05.05.2014 | aktual.: 05.05.2014 12:07
Jak poinformował rzecznik łódzkiej prokuratury Krzysztof Kopania, oskarżonym grozi kara do trzech lat więzienia i zakaz posiadania zwierząt przez dziesięć lat. Możliwe jest do 100 tys. zł nawiązki na ochronę zwierząt.
Postępowanie zostało wszczęte po zawiadomieniu złożonym przez jedno ze stowarzyszeń zajmujących się zwierzętami.
Jak ustaliła prokuratura, od listopada ubiegłego roku psy: 7-letni wyżeł i 3-letnia suka - owczarek niemiecki, były bite, głodzone i utrzymywane w niewłaściwych warunkach. Wyżeł był wcześniej wielokrotnym medalistą. Wtedy był pod opieką weterynaryjną. Sytuacja miała się zmienić, gdy kobieta zamieszkała z partnerem. Według przesłuchanych osób, mężczyzna zabraniał jej karmić psy.

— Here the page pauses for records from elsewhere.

===== config.mk =====
export PLATFORM = sky130hd
export DESIGN_NAME = servo_slew_ramp_pwm_top
export DESIGN_NICKNAME = d
export VERILOG_FILES = /design/src/rtl/core/ssrp_pkg.sv /design/src/rtl/core/servo_slew_ramp_pwm_top.sv /design/src/rtl/core/ssrp_duty.sv /design/src/rtl/core/ssrp_fifo.sv
export SDC_FILE = /design/constraint.sdc
export NUM_CORES = 2
export LEC_CHECK = 0
export BUFFER_PORTS_ARGS = -buffer_cell sky130_fd_sc_hd__buf_2
export CORE_AREA = 3 3 301 303
export CTS_BUF_LIST = sky130_fd_sc_hd__clkbuf_16
export CTS_CLUSTER_SIZE = 20
export DETAILED_ROUTE_END_ITERATION = 12
export DIE_AREA = 0 0 304 306
export PLACE_DENSITY = 0.73
export SLEW_MARGIN = 20
export SYNTH_ARGS = -nofsm -noshare
export SYNTH_HDL_FRONTEND = slang
export SYNTH_SLANG_ARGS = --single-unit

===== constraint.sdc =====
create_clock -name i_clk -period 11.78 [get_ports i_clk]
set_input_delay 1.178 -clock i_clk [delete_from_list [all_inputs] [get_ports i_clk]]
set_output_delay 1.178 -clock i_clk [all_outputs]
set_load 0.05 [all_outputs]

===== src/rtl/core/ssrp_pkg.sv =====
// Shared constants, codes and types for the servo slew ramp / PWM duty block.
// Used by ssrp_duty and servo_slew_ramp_pwm_top; no dependencies.
package ssrp_pkg;

    localparam int OP_W       = 2;
    localparam int ANGLE_W    = 18;
    localparam int GOAL_W     = 16;
    localparam int STEP_W     = 10;
    localparam int RATE_W     = 20;
    localparam int DUTY_W     = 16;
    localparam int OFFSET_W   = 17;
    localparam int CFG_ADDR_W = 2;
    localparam int CFG_DATA_W = 17;
    localparam int IN_DATA_W  = 40;
    localparam int OUT_DATA_W = 40;

    localparam int FIFO_DEPTH = 8;

    localparam logic signed [ANGLE_W-1:0] ANGLE_LOW  = -18'sd46080;
    localparam logic signed [ANGLE_W-1:0] ANGLE_HIGH = 18'sd92160;
    localparam logic signed [ANGLE_W-1:0] FULL_SCALE = 18'sd46080;
    localparam logic signed [ANGLE_W:0]   DEADBAND   = 19'sd256;
    localparam logic [STEP_W-1:0]         STEP_MAX   = 10'd1023;

    // Step = floor(rate / TICK_RATE_HZ) by reciprocal multiply, exact for 20-bit rates.
    localparam int TICK_RATE_HZ = 1000;
    localparam int STEP_SHIFT   = RATE_W + $clog2(TICK_RATE_HZ);
    localparam int STEP_MUL_W   = RATE_W + 1;
    localparam int STEP_PROD_W  = RATE_W + STEP_MUL_W;
    localparam longint unsigned STEP_MUL =
        ((64'd1 << STEP_SHIFT) + 64'(TICK_RATE_HZ) - 64'd1) / 64'(TICK_RATE_HZ);

    // Full scale 46080 = 45 << 10; divide by 45 via reciprocal on 22-bit values.
    localparam int DUTY_DIV     = 45;
    localparam int DUTY_DIV_SH  = 10;
    localparam int DUTY_T_W     = 38;
    localparam int DUTY_PROD_W  = 37;
    localparam int DUTY_BASE_W  = 22;
    localparam int TQ_W         = 22;
    localparam int DIV_SHIFT    = 28;
    localparam int DIV_MUL_W    = 23;
    localparam int DIV_PROD_W   = TQ_W + DIV_MUL_W;
    localparam longint unsigned DIV_MUL =
        ((64'd1 << DIV_SHIFT) + 64'(DUTY_DIV) - 64'd1) / 64'(DUTY_DIV);
    localparam logic signed [DUTY_T_W-1:0] CLIP_LIMIT = 38'sd3019898880;

    typedef enum logic [OP_W-1:0] {
        OP_TICK  = 2'd0,
        OP_SET   = 2'd1,
        OP_PLACE = 2'd2
    } t_opcode;

    typedef enum logic [CFG_ADDR_W-1:0] {
        REG_OFFSET   = 2'd0,
        REG_INVERT   = 2'd1,
        REG_DUTY_MIN = 2'd2,
        REG_DUTY_MAX = 2'd3
    } t_cfg_reg;

    typedef struct packed {
        logic signed [OFFSET_W-1:0] offset;
        logic                       invert;
        logic [DUTY_W-1:0]          duty_min;
        logic [DUTY_W-1:0]          duty_max;
    } t_duty_cfg;

    typedef struct packed {
        logic                      valid;
        logic signed [ANGLE_W-1:0] angle;
        logic                      moving;
    } t_snap;

    // Packed to match m_axis_tdata from bit 0 upward: duty, angle, active, clipped.
    typedef struct packed {
        logic                      clipped;
        logic                      active;
        logic signed [ANGLE_W-1:0] angle;
        logic [DUTY_W-1:0]         duty;
    } t_result;

    localparam int RESULT_W = $bits(t_result);

endpackage


===== src/rtl/core/servo_slew_ramp_pwm_top.sv =====
// Top level of the slew-limited servo positioner with PWM duty mapping.
// Depends on ssrp_pkg, ssrp_duty and ssrp_fifo.
//
// Takes one command per clock while s_axis_tready is high (tick, set target,
// place) and returns one result per command: PWM compare value, present angle,
// ramp status and clip flag. Sustained rate is one item per cycle while
// m_axis_tready stays high. Each result passes the input register, ramp update,
// two duty stages and the result FIFO before m_axis_tvalid rises. s_axis_tready
// drops only when eight items are outstanding, set by the depth of the result
// FIFO. Config writes are taken any cycle; the user must make them only between
// items, as the block itself does not enforce this.
module servo_slew_ramp_pwm_top (
    input  logic                                i_clk,
    input  logic                                i_rst_n,
    input  logic                                s_axis_tvalid,
    output logic                                s_axis_tready,
    // [17:0] target_angle, [37:18] degrees_per_second, [39:38] zero
    input  logic [ssrp_pkg::IN_DATA_W-1:0]      s_axis_tdata,
    // [1:0] opcode
    input  logic [ssrp_pkg::OP_W-1:0]           s_axis_tuser,
    output logic                                m_axis_tvalid,
    input  logic                                m_axis_tready,
    // [15:0] duty_value, [33:16] present_angle, [34] ramp_active,
    // [35] duty_clipped, [39:36] zero
    output logic [ssrp_pkg::OUT_DATA_W-1:0]     m_axis_tdata,
    input  logic                                i_cfg_we,
    input  logic [ssrp_pkg::CFG_ADDR_W-1:0]     i_cfg_addr,
    input  logic [ssrp_pkg::CFG_DATA_W-1:0]     i_cfg_wdata
);

    localparam int CREDIT_W = $clog2(ssrp_pkg::FIFO_DEPTH + 1);

    logic                                r_credit_ok;
    logic [CREDIT_W-1:0]                 r_credit;
    logic                                in_xfer;
    logic                                out_xfer;

    ssrp_pkg::t_duty_cfg                 r_cfg;

    logic                                r_a_valid;
    logic [ssrp_pkg::OP_W-1:0]           r_a_op;
    logic signed [ssrp_pkg::ANGLE_W-1:0] r_a_tgt;
    logic [ssrp_pkg::RATE_W-1:0]         r_a_rate;

    logic signed [ssrp_pkg::ANGLE_W-1:0] r_cur,    n_cur;
    logic [ssrp_pkg::GOAL_W-1:0]         r_goal,   n_goal;
    logic [ssrp_pkg::STEP_W-1:0]         r_step,   n_step;
    logic                                r_moving, n_moving;
    logic                                r_skip,   n_skip;

    ssrp_pkg::t_snap                     r_snap;

    logic signed [ssrp_pkg::ANGLE_W:0]   cur_x;
    logic signed [ssrp_pkg::ANGLE_W:0]   goal_x;
    logic signed [ssrp_pkg::ANGLE_W:0]   diff;
    logic signed [ssrp_pkg::ANGLE_W:0]   moved;
    logic signed [ssrp_pkg::ANGLE_W-1:0] moved_sat;
    logic signed [ssrp_pkg::ANGLE_W-1:0] place_sat;
    logic [ssrp_pkg::GOAL_W-1:0]         goal_clamp;
    logic                                near;
    logic                                at_goal;
    logic [ssrp_pkg::STEP_PROD_W-1:0]    rate_prod;
    logic [ssrp_pkg::STEP_PROD_W-1:0]    step_q;
    logic [ssrp_pkg::STEP_W-1:0]         step_sat;

    logic                                res_valid;
    ssrp_pkg::t_result                   res;
    logic [ssrp_pkg::RESULT_W-1:0]       fifo_data;

    assign s_axis_tready = r_credit_ok;
    assign in_xfer       = s_axis_tvalid && s_axis_tready;
    assign out_xfer      = m_axis_tvalid && m_axis_tready;

    always_ff @(posedge i_clk) begin
        if (!i_rst_n) begin
            r_credit    <= '0;
            r_credit_ok <= 1'b1;
        end else begin
            case ({in_xfer, out_xfer})
                2'b10: begin
                    r_credit    <= r_credit + CREDIT_W'(1);
                    r_credit_ok <= (r_credit + CREDIT_W'(1)) < CREDIT_W'(ssrp_pkg::FIFO_DEPTH);
                end
                2'b01: begin
                    r_credit    <= r_credit - CREDIT_W'(1);
                    r_credit_ok <= 1'b1;
                end
                default: begin
                    r_credit    <= r_credit;
                    r_credit_ok <= r_credit_ok;
                end
            endcase
        end
    end

    always_ff @(posedge i_clk) begin
        if (!i_rst_n) begin
            r_cfg.offset   <= '0;
            r_cfg.invert   <= 1'b0;
            r_cfg.duty_min <= '0;
            r_cfg.duty_max <= '1;
        end else if (i_cfg_we) begin
            case (ssrp_pkg::t_cfg_reg'(i_cfg_addr))
                ssrp_pkg::REG_OFFSET:   r_cfg.offset   <= $signed(i_cfg_wdata);
                ssrp_pkg::REG_INVERT:   r_cfg.invert   <= i_cfg_wdata[0];
                ssrp_pkg::REG_DUTY_MIN: r_cfg.duty_min <= i_cfg_wdata[ssrp_pkg::DUTY_W-1:0];
                ssrp_pkg::REG_DUTY_MAX: r_cfg.duty_max <= i_cfg_wdata[ssrp_pkg::DUTY_W-1:0];
                default: ;
            endcase
        end
    end

    always_ff @(posedge i_clk) begin
        if (!i_rst_n) begin
            r_a_valid <= 1'b0;
        end else begin
            r_a_valid <= in_xfer;
        end
        r_a_op   <= s_axis_tuser;
        r_a_tgt  <= $signed(s_axis_tdata[ssrp_pkg::ANGLE_W-1:0]);
        r_a_rate <= s_axis_tdata[ssrp_pkg::ANGLE_W+ssrp_pkg::RATE_W-1:ssrp_pkg::ANGLE_W];
    end

    always_comb begin
        cur_x   = (ssrp_pkg::ANGLE_W+1)'(r_cur);
        goal_x  = $signed({3'b000, r_goal});
        diff    = cur_x - goal_x;
        near    = (diff <= ssrp_pkg::DEADBAND) && (diff >= -ssrp_pkg::DEADBAND);
        at_goal = (cur_x == goal_x);

        if (goal_x < cur_x) begin
            moved = cur_x - $signed({9'b0, r_step});
        end else begin
            moved = cur_x + $signed({9'b0, r_step});
        end
        if (moved < (ssrp_pkg::ANGLE_W+1)'(ssrp_pkg::ANGLE_LOW)) begin
            moved_sat = ssrp_pkg::ANGLE_LOW;
        end else if (moved > (ssrp_pkg::ANGLE_W+1)'(ssrp_pkg::ANGLE_HIGH)) begin
            moved_sat = ssrp_pkg::ANGLE_HIGH;
        end else begin
            moved_sat = moved[ssrp_pkg::ANGLE_W-1:0];
        end

        if (r_a_tgt < ssrp_pkg::ANGLE_LOW) begin
            place_sat = ssrp_pkg::ANGLE_LOW;
        end else if (r_a_tgt > ssrp_pkg::ANGLE_HIGH) begin
            place_sat = ssrp_pkg::ANGLE_HIGH;
        end else begin
            place_sat = r_a_tgt;
        end

        if (r_a_tgt[ssrp_pkg::ANGLE_W-1]) begin
            goal_clamp = '0;
        end else if (r_a_tgt > ssrp_pkg::FULL_SCALE) begin
            goal_clamp = ssrp_pkg::FULL_SCALE[ssrp_pkg::GOAL_W-1:0];
        end else begin
            goal_clamp = r_a_tgt[ssrp_pkg::GOAL_W-1:0];
        end

        rate_prod = ssrp_pkg::STEP_PROD_W'(r_a_rate)
                  * ssrp_pkg::STEP_PROD_W'(ssrp_pkg::STEP_MUL);
        step_q    = rate_prod >> ssrp_pkg::STEP_SHIFT;
        step_sat  = (step_q > ssrp_pkg::STEP_PROD_W'(ssrp_pkg::STEP_MAX))
                  ? ssrp_pkg::STEP_MAX : step_q[ssrp_pkg::STEP_W-1:0];

        n_cur    = r_cur;
        n_goal   = r_goal;
        n_step   = r_step;
        n_moving = r_moving;
        n_skip   = r_skip;
        if (r_a_valid) begin
            case (ssrp_pkg::t_opcode'(r_a_op))
                ssrp_pkg::OP_TICK: begin
                    if (r_moving) begin
                        if (r_skip) begin
                            n_skip = 1'b0;
                            if (!at_goal) begin
                                n_cur = moved_sat;
                            end
                        end else if (near) begin
                            n_moving = 1'b0;
                        end else begin
                            n_cur = moved_sat;
                        end
                    end
                end
                ssrp_pkg::OP_SET: begin
                    n_goal = goal_clamp;
                    n_step = step_sat;
                    if (!r_moving) begin
                        n_moving = 1'b1;
                        n_skip   = 1'b1;
                    end
                end
                ssrp_pkg::OP_PLACE: begin
                    n_cur = place_sat;
                end
                default: ;
            endcase
        end
    end

    always_ff @(posedge i_clk) begin
        if (!i_rst_n) begin
            r_cur        <= '0;
            r_goal       <= '0;
            r_step       <= '0;
            r_moving     <= 1'b0;
            r_skip       <= 1'b0;
            r_snap.valid <= 1'b0;
        end else begin
            r_cur        <= n_cur;
            r_goal       <= n_goal;
            r_step       <= n_step;
            r_moving     <= n_moving;
            r_skip       <= n_skip;
            r_snap.valid <= r_a_valid;
        end
        r_snap.angle  <= n_cur;
        r_snap.moving <= n_moving;
    end

    ssrp_duty u_duty (
        .i_clk    (i_clk),
        .i_rst_n  (i_rst_n),
        .i_snap   (r_snap),
        .i_cfg    (r_cfg),
        .o_valid  (res_valid),
        .o_result (res)
    );

    ssrp_fifo #(
        .WIDTH (ssrp_pkg::RESULT_W),
        .DEPTH (ssrp_pkg::FIFO_DEPTH)
    ) u_fifo (
        .i_clk     (i_clk),
        .i_rst_n   (i_rst_n),
        .i_wr_en   (res_valid),
        .i_wr_data (res),
        .o_valid   (m_axis_tvalid),
        .i_ready   (m_axis_tready),
        .o_data    (fifo_data)
    );

    assign m_axis_tdata = {{(ssrp_pkg::OUT_DATA_W-ssrp_pkg::RESULT_W){1'b0}}, fifo_data};

`ifndef NO_ASSERTIONS
    a_credit_bound: assert property (@(posedge i_clk) disable iff (!i_rst_n)
        r_credit <= CREDIT_W'(ssrp_pkg::FIFO_DEPTH))
        else $error("outstanding transfer count above FIFO depth");

    a_ready_credit: assert property (@(posedge i_clk) disable iff (!i_rst_n)
        r_credit_ok == (r_credit < CREDIT_W'(ssrp_pkg::FIFO_DEPTH)))
        else $error("ready flag out of step with credit count");

    a_skip_moving: assert property (@(posedge i_clk) disable iff (!i_rst_n)
        r_skip |-> r_moving)
        else $error("deadband skip pending while ramp idle");

    a_goal_range: assert property (@(posedge i_clk) disable iff (!i_rst_n)
        r_goal <= ssrp_pkg::FULL_SCALE[ssrp_pkg::GOAL_W-1:0])
        else $error("goal angle beyond full scale");

    a_step_hold: assert property (@(posedge i_clk) disable iff (!i_rst_n)
        !(r_a_valid && (r_a_op == ssrp_pkg::OP_SET)) |=> $stable(r_step))
        else $error("step size changed without set target");
`endif

endmodule


===== src/rtl/core/ssrp_duty.sv =====
// Registered duty mapping: angle -> PWM compare value with saturation.
// Depends on ssrp_pkg.
module ssrp_duty (
    input  logic                  i_clk,
    input  logic                  i_rst_n,
    input  ssrp_pkg::t_snap       i_snap,
    input  ssrp_pkg::t_duty_cfg   i_cfg,
    output logic                  o_valid,
    output ssrp_pkg::t_result     o_result
);

    localparam int AW = ssrp_pkg::ANGLE_W + 2;
    localparam int SW = ssrp_pkg::DUTY_W + 1;

    logic signed [AW-1:0]                      a_raw;
    logic signed [AW-1:0]                      a_map;
    logic signed [SW-1:0]                      span;
    logic signed [ssrp_pkg::DUTY_T_W-1:0]      t_sum;
    logic [ssrp_pkg::DIV_PROD_W-1:0]           q_prod;
    logic [ssrp_pkg::DIV_PROD_W-ssrp_pkg::DIV_SHIFT-1:0] q_val;

    logic                                      r_c_valid;
    logic signed [ssrp_pkg::DUTY_PROD_W-1:0]   r_c_prod;
    logic [ssrp_pkg::DUTY_BASE_W-1:0]          r_c_base;
    logic signed [ssrp_pkg::ANGLE_W-1:0]       r_c_angle;
    logic                                      r_c_moving;

    logic                                      r_d_valid;
    logic                                      r_d_low;
    logic                                      r_d_high;
    logic [ssrp_pkg::TQ_W-1:0]                 r_d_tq;
    logic signed [ssrp_pkg::ANGLE_W-1:0]       r_d_angle;
    logic                                      r_d_moving;

    always_comb begin
        a_raw = AW'(i_snap.angle) - AW'(i_cfg.offset);
        a_map = i_cfg.invert ? (AW'(ssrp_pkg::FULL_SCALE) - a_raw) : a_raw;
        span  = $signed({1'b0, i_cfg.duty_max}) - $signed({1'b0, i_cfg.duty_min});
    end

    always_ff @(posedge i_clk) begin
        if (!i_rst_n) begin
            r_c_valid <= 1'b0;
        end else begin
            r_c_valid <= i_snap.valid;
        end
        r_c_prod   <= ssrp_pkg::DUTY_PROD_W'(a_map) * ssrp_pkg::DUTY_PROD_W'(span);
        r_c_base   <= ssrp_pkg::DUTY_BASE_W'(i_cfg.duty_min)
                    * ssrp_pkg::DUTY_BASE_W'(ssrp_pkg::DUTY_DIV);
        r_c_angle  <= i_snap.angle;
        r_c_moving <= i_snap.moving;
    end

    assign t_sum = ssrp_pkg::DUTY_T_W'(r_c_prod)
                 + $signed({6'b0, r_c_base, {ssrp_pkg::DUTY_DIV_SH{1'b0}}});

    always_ff @(posedge i_clk) begin
        if (!i_rst_n) begin
            r_d_valid <= 1'b0;
        end else begin
            r_d_valid <= r_c_valid;
        end
        r_d_low    <= t_sum[ssrp_pkg::DUTY_T_W-1];
        r_d_high   <= !t_sum[ssrp_pkg::DUTY_T_W-1] && (t_sum >= ssrp_pkg::CLIP_LIMIT);
        r_d_tq     <= t_sum[ssrp_pkg::DUTY_DIV_SH+ssrp_pkg::TQ_W-1:ssrp_pkg::DUTY_DIV_SH];
        r_d_angle  <= r_c_angle;
        r_d_moving <= r_c_moving;
    end

    always_comb begin
        q_prod = ssrp_pkg::DIV_PROD_W'(r_d_tq) * ssrp_pkg::DIV_PROD_W'(ssrp_pkg::DIV_MUL);
        q_val  = q_prod[ssrp_pkg::DIV_PROD_W-1:ssrp_pkg::DIV_SHIFT];
        o_valid          = r_d_valid;
        o_result.angle   = r_d_angle;
        o_result.active  = r_d_moving;
        o_result.clipped = r_d_low || r_d_high;
        if (r_d_low) begin
            o_result.duty = '0;
        end else if (r_d_high) begin
            o_result.duty = '1;
        end else begin
            o_result.duty = q_val[ssrp_pkg::DUTY_W-1:0];
        end
    end

endmodule


===== src/rtl/core/ssrp_fifo.sv =====
// Small register-based result FIFO feeding the output stream.
// Generic width and depth (power of two); no package dependency.
module ssrp_fifo #(
    parameter int WIDTH = 36,
    parameter int DEPTH = 8
) (
    input  logic             i_clk,
    input  logic             i_rst_n,
    input  logic             i_wr_en,
    input  logic [WIDTH-1:0] i_wr_data,
    output logic             o_valid,
    input  logic             i_ready,
    output logic [WIDTH-1:0] o_data
);

    localparam int PTR_W = $clog2(DEPTH);
    localparam int CNT_W = $clog2(DEPTH + 1);

    logic [WIDTH-1:0] r_mem [DEPTH];
    logic [PTR_W-1:0] r_wr_ptr;
    logic [PTR_W-1:0] r_rd_ptr;
    logic [CNT_W-1:0] r_count;
    logic             rd_en;

    assign o_valid = (r_count != '0);
    assign o_data  = r_mem[r_rd_ptr];
    assign rd_en   = o_valid && i_ready;

    always_ff @(posedge i_clk) begin
        if (i_wr_en) begin
            r_mem[r_wr_ptr] <= i_wr_data;
        end
    end

    always_ff @(posedge i_clk) begin
        if (!i_rst_n) begin
            r_wr_ptr <= '0;
            r_rd_ptr <= '0;
            r_count  <= '0;
        end else begin
            if (i_wr_en) begin
                r_wr_ptr <= r_wr_ptr + PTR_W'(1);
            end
            if (rd_en) begin
                r_rd_ptr <= r_rd_ptr + PTR_W'(1);
            end
            case ({i_wr_en, rd_en})
                2'b10:   r_count <= r_count + CNT_W'(1);
                2'b01:   r_count <= r_count - CNT_W'(1);
                default: r_count <= r_count;
            endcase
        end
    end

endmodule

W związku z informacją o tragicznej sytuacji zwierząt, patrol stowarzyszenia podjął interwencję w asyście policji. W mieszkaniu znaleziono dwa psy. Wyżeł był wygłodzony i zaniedbany; miał naderwane ucho, zmiany skórne. Wyniki badań krwi wskazywały na uszkodzenie wątroby. Zdaniem weterynarza, stan fizyczny psa zagrażał jego życiu. Owczarek był w lepszym stanie, choć bał się ludzi, co może wskazywać na stosowanie wobec niego przemocy.
Kobieta i mężczyzna usłyszeli zarzuty znęcania się ze szczególnym okrucieństwem nad psami. Nie przyznali się do winy; tłumaczyli, że dawali psom mniej karmy z powodu kłopotów finansowych.